The secretin-receptor family of GPCRs include vasoactive intestinal peptide receptors and receptors for secretin, calcitonin and parathyroid hormone/parathyroid hormone-related peptides. These receptors activate adenylyl cyclase and the phosphatidyl-inositol-calcium pathway. The receptors in this family have seven transmembrane helices, like rhodopsin-like GPCRs. However, there is no significant sequence identity between these two GPCR families and the secretin-receptor family has its own characteristic 7TM signature.

The secretin-receptor family GPCRs exist in many animal species. Data mining with the Pfam signature has identified members in fungi, although due to their presumed non-hormonal function they are more commonly referred to as Adhesion G protein-coupled receptors, making the Adhesion subfamily the more basal group. Three distinct sub-families (B1-B3) are recognized.

== Subfamily B1 ==
Subfamily B1 contains classical hormone receptors, such as receptors for secretin and glucagon, that are all involved in cAMP-mediated signalling pathways.

- Pituitary adenylate cyclase-activating polypeptide type 1 receptor
  - PACAPR (ADCYAP1R1)
- Calcitonin receptor
  - CALCR
- Calcitonin receptor-like receptor
  - CALCRL
- Corticotropin-releasing hormone receptor
  - CRHR1; CRHR2
- Glucose-dependent insulinotropic polypeptide receptor/Gastric inhibitory polypeptide receptor
  - GIPR
- Glucagon receptor
  - GCGR
- Glucagon receptor-related
  - GLP1R; GLP2R;
- Growth hormone releasing hormone receptor
  - GHRHR
- Parathyroid hormone receptor
  - PTHR1; PTHR2
- Secretin receptor
  - SCTR
- Vasoactive intestinal peptide receptor
  - VIPR1; VIPR2

== Subfamily B2 ==
Subfamily B2 (also known as the adhesion G protein-coupled receptor family) contains receptors with long extracellular N-termini, such as the leukocyte cell-surface antigen CD97; calcium-independent receptors for latrotoxin and brain-specific angiogenesis inhibitor receptors amongst others. However, in some more recent classifications, they are no longer considered part of the same family as secretin (due to significant differences, like autocatalytic processing and different cell functions).
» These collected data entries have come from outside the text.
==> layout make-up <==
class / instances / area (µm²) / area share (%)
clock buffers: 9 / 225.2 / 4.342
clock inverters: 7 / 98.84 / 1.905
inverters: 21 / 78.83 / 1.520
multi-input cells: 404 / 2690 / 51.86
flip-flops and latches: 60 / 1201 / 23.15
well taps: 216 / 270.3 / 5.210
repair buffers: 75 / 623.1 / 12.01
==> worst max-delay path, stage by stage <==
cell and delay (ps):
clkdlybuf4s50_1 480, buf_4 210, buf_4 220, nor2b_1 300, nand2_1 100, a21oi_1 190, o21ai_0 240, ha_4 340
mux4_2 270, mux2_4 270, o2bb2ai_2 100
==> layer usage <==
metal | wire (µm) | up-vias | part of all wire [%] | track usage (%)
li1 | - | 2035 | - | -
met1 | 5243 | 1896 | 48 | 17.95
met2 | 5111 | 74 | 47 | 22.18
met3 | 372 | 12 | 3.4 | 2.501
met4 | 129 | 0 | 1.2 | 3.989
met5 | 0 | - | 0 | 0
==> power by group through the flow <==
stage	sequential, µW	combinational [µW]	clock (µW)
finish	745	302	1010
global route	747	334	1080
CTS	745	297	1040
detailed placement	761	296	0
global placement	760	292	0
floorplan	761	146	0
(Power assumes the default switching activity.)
[src/rtl/lut_cfg_loader.sv]
// -----------------------------------------------------------------------------
// lut_cfg_loader
//   Serial truth-table loader. Owns the UNCFG/LOAD/READY state machine, the
//   bit counter and the table register. Bits arrive LSB (index 0) first, one
//   per accepted cfg_valid cycle; cfg_start restarts the load from index 0
//   at any time and wins over a cfg_valid in the same cycle.
//
// Ports
//   clk        in   rising-edge clock
//   rst_n      in   asynchronous active-low reset
//   cfg_start  in   begin / restart a table load
//   cfg_valid  in   cfg_bit is valid this cycle
//   cfg_bit    in   next truth-table entry
//   state      out  current (registered) state
//   tbl        out  truth table, bit i = f(i)
//   cfg_busy   out  registered, high while in LOAD
//   cfg_ready  out  registered, high while in READY
// -----------------------------------------------------------------------------
module lut_cfg_loader
  import lut_fn_pkg::*;
#(
  parameter int N = 4,
  localparam int TT_D = tt_depth(N)
) (
  input  logic            clk,
  input  logic            rst_n,
  input  logic            cfg_start,
  input  logic            cfg_valid,
  input  logic            cfg_bit,
  output lut_state_e      state,
  output logic [TT_D-1:0] tbl,
  output logic            cfg_busy,
  output logic            cfg_ready
);

  // One extra bit over the index width; the counter never needs to wrap
  // because LOAD is left when the last index is written.
  localparam int CW = $clog2(TT_D) + 1;
  localparam logic [CW-1:0] CNT_ONE  = CW'(1);
  localparam logic [CW-1:0] CNT_LAST = CW'(TT_D - 1);

  lut_state_e      state_r;
  lut_state_e      state_nxt;
  logic [CW-1:0]   cnt_r;
  logic [CW-1:0]   cnt_nxt;
  logic [TT_D-1:0] tbl_r;
  logic [TT_D-1:0] tbl_nxt;
  logic            busy_r;
  logic            ready_r;

  // Next-state, bit-counter and table-write decode.
  always_comb begin
    state_nxt = state_r;
    cnt_nxt   = cnt_r;
    tbl_nxt   = tbl_r;
    if (cfg_start) begin
      // Restart: any bit presented alongside cfg_start is dropped.
      state_nxt = LOAD;
      cnt_nxt   = '0;
    end else begin
      case (state_r)
        UNCFG: begin
          state_nxt = UNCFG;
        end
        LOAD: begin
          if (cfg_valid) begin
            tbl_nxt[cnt_r[CW-2:0]] = cfg_bit;
            cnt_nxt                = cnt_r + CNT_ONE;
            if (cnt_r == CNT_LAST) begin
              state_nxt = READY;
            end else begin
              state_nxt = LOAD;
            end
          end else begin
            state_nxt = LOAD;
          end
        end
        READY: begin
          state_nxt = READY;
        end
        default: begin
          // Unreachable encoding: fall back to the unconfigured state.
          state_nxt = UNCFG;
          cnt_nxt   = '0;
        end
      endcase
    end
  end

  // State, counter, table and status flag registers.
  always_ff @(posedge clk or negedge rst_n) begin
    if (!rst_n) begin
      state_r <= UNCFG;
      cnt_r   <= '0;
      tbl_r   <= '0;
      busy_r  <= 1'b0;
      ready_r <= 1'b0;
    end else begin
      state_r <= state_nxt;
      cnt_r   <= cnt_nxt;
      tbl_r   <= tbl_nxt;
      // Flags are registered from the next state so they track state_r exactly.
      busy_r  <= (state_nxt == LOAD);
      ready_r <= (state_nxt == READY);
    end
  end

  assign state     = state_r;
  assign tbl       = tbl_r;
  assign cfg_busy  = busy_r;
  assign cfg_ready = ready_r;

endmodule : lut_cfg_loader
$ cat config.mk
export PLATFORM = sky130hd
export DESIGN_NAME = cd_host_initiator
export DESIGN_NICKNAME = d
export VERILOG_FILES = /design/src/rtl/cd_host_initiator.sv
export SDC_FILE = /design/constraint.sdc
export NUM_CORES = 1
export LEC_CHECK = 0
export ABC_AREA = 1
export BUFFER_PORTS_ARGS = -buffer_cell sky130_fd_sc_hd__buf_2
export CELL_PAD_IN_SITES_DETAIL_PLACEMENT = 1
export CELL_PAD_IN_SITES_GLOBAL_PLACEMENT = 2
export CORE_MARGIN = 4
export CORE_UTILIZATION = 30
export CTS_CLUSTER_DIAMETER = 150
export CTS_CLUSTER_SIZE = 24
export DETAILED_ROUTE_END_ITERATION = 12
export PLACE_DENSITY_LB_ADDON = 0.05
export SYNTH_ARGS = -nofsm -noshare
export SYNTH_HDL_FRONTEND = slang
export SYNTH_SLANG_ARGS = --single-unit
$ cat constraint.sdc
create_clock -name clk -period 17.1 [get_ports clk]
set_input_delay 0.855 -clock clk [delete_from_list [all_inputs] [get_ports clk]]
set_output_delay 0.855 -clock clk [all_outputs]
set_load 0.02 [all_outputs]
$ cat src/rtl/cd_host_initiator.sv
// cd_host_initiator: host-side sequencer that issues one compress/decompress command to a codec,
// waits for its status with a timeout, and returns a registered result to the host.
module cd_host_initiator #(
    parameter int DATA_W         = 80,
    parameter int CODE_W         = 8,
    parameter int TIMEOUT_CYCLES = 16
) (
    input  logic              clk,
    input  logic              reset,
    input  logic              req_valid,
    output logic              req_ready,
    input  logic [1:0]        req_op,
    input  logic [DATA_W-1:0] req_data,
    input  logic [CODE_W-1:0] req_code,
    output logic [1:0]        command,
    output logic [DATA_W-1:0] data_in,
    output logic [CODE_W-1:0] compressed_in,
    input  logic [CODE_W-1:0] compressed_out,
    input  logic [DATA_W-1:0] decompressed_out,
    input  logic [1:0]        response,
    output logic              rsp_valid,
    input  logic              rsp_ready,
    output logic [1:0]        rsp_status,
    output logic [CODE_W-1:0] rsp_code,
    output logic [DATA_W-1:0] rsp_data,
    output logic [15:0]       err_count
);
    typedef enum logic [1:0] {IDLE, ISSUE, WAIT, RESP} state_t;
    state_t     state;
    logic [1:0] op;
    logic [7:0] wait_cnt;
    logic       legal, got_rsp, rsp_ok, timeout;
    assign legal   = req_op == 2'b01 || req_op == 2'b10;
    assign got_rsp = response != 2'b00;
    assign rsp_ok  = response == 2'b01;
    assign timeout = wait_cnt == 8'(TIMEOUT_CYCLES - 1);
    // A codec response is checked before the timeout so a late-but-in-time answer wins.
    always_ff @(posedge clk or posedge reset) begin
        if (reset) begin
            state         <= IDLE;
            op            <= 2'b00;
            wait_cnt      <= 8'd0;
            req_ready     <= 1'b1;
            command       <= 2'b00;
            data_in       <= '0;
            compressed_in <= '0;
            rsp_valid     <= 1'b0;
            rsp_status    <= 2'b00;
            rsp_code      <= '0;
            rsp_data      <= '0;
            err_count     <= 16'd0;
        end else begin
            case (state)
                IDLE: if (req_valid) begin
                    req_ready <= 1'b0;
                    rsp_code  <= '0;
                    rsp_data  <= '0;
                    if (legal) begin
                        state         <= ISSUE;
                        op            <= req_op;
                        command       <= req_op;
                        data_in       <= req_data;
                        compressed_in <= req_code;
                    end else begin
                        state      <= RESP;
                        rsp_valid  <= 1'b1;
                        rsp_status <= 2'b11;
                    end
                end
                ISSUE: begin
                    state    <= WAIT;
                    command  <= 2'b00;
                    wait_cnt <= 8'd0;
                end
                WAIT: if (got_rsp || timeout) begin
                    state         <= RESP;
                    rsp_valid     <= 1'b1;
                    data_in       <= '0;
                    compressed_in <= '0;
                    rsp_status    <= got_rsp ? (rsp_ok ? 2'b00 : 2'b01) : 2'b10;
                    rsp_code      <= (got_rsp && rsp_ok && op == 2'b01) ? compressed_out : '0;
                    rsp_data      <= (got_rsp && rsp_ok && op == 2'b10) ? decompressed_out : '0;
                end else begin
                    wait_cnt <= wait_cnt + 8'd1;
                end
                RESP: if (rsp_ready) begin
                    state     <= IDLE;
                    rsp_valid <= 1'b0;
                    req_ready <= 1'b1;
                    if (rsp_status != 2'b00 && err_count != 16'hFFFF) err_count <= err_count + 16'd1;
                end
                default: state <= IDLE;
            endcase
        end
    end
endmodule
- Brain-specific angiogenesis inhibitor
  - BAI1; BAI2; BAI3
- CD97 antigen
  - CD97
- EMR hormone receptor
  - CELSR1; CELSR2; CELSR3; EMR1; EMR2; EMR3; EMR4
- GPR56 orphan receptor
  - GPR56; GPR64; GPR97; GPR110; GPR111; GPR112; GPR113; GPR114; GPR115; GPR123; GPR125; GPR126; GPR128; GPR133; GPR144; GPR157
- Latrophilin receptor
  - ELTD1; LPHN1; LPHN2; LPHN3
- Ig-hepta receptor
  - GPR116

== Subfamily B3 ==
Subfamily B3 includes Methuselah and other Drosophila proteins. Other than the typical seven-transmembrane region, characteristic structural features include an amino-terminal extracellular domain involved in ligand binding, and an intracellular loop (IC3) required for specific G-protein coupling.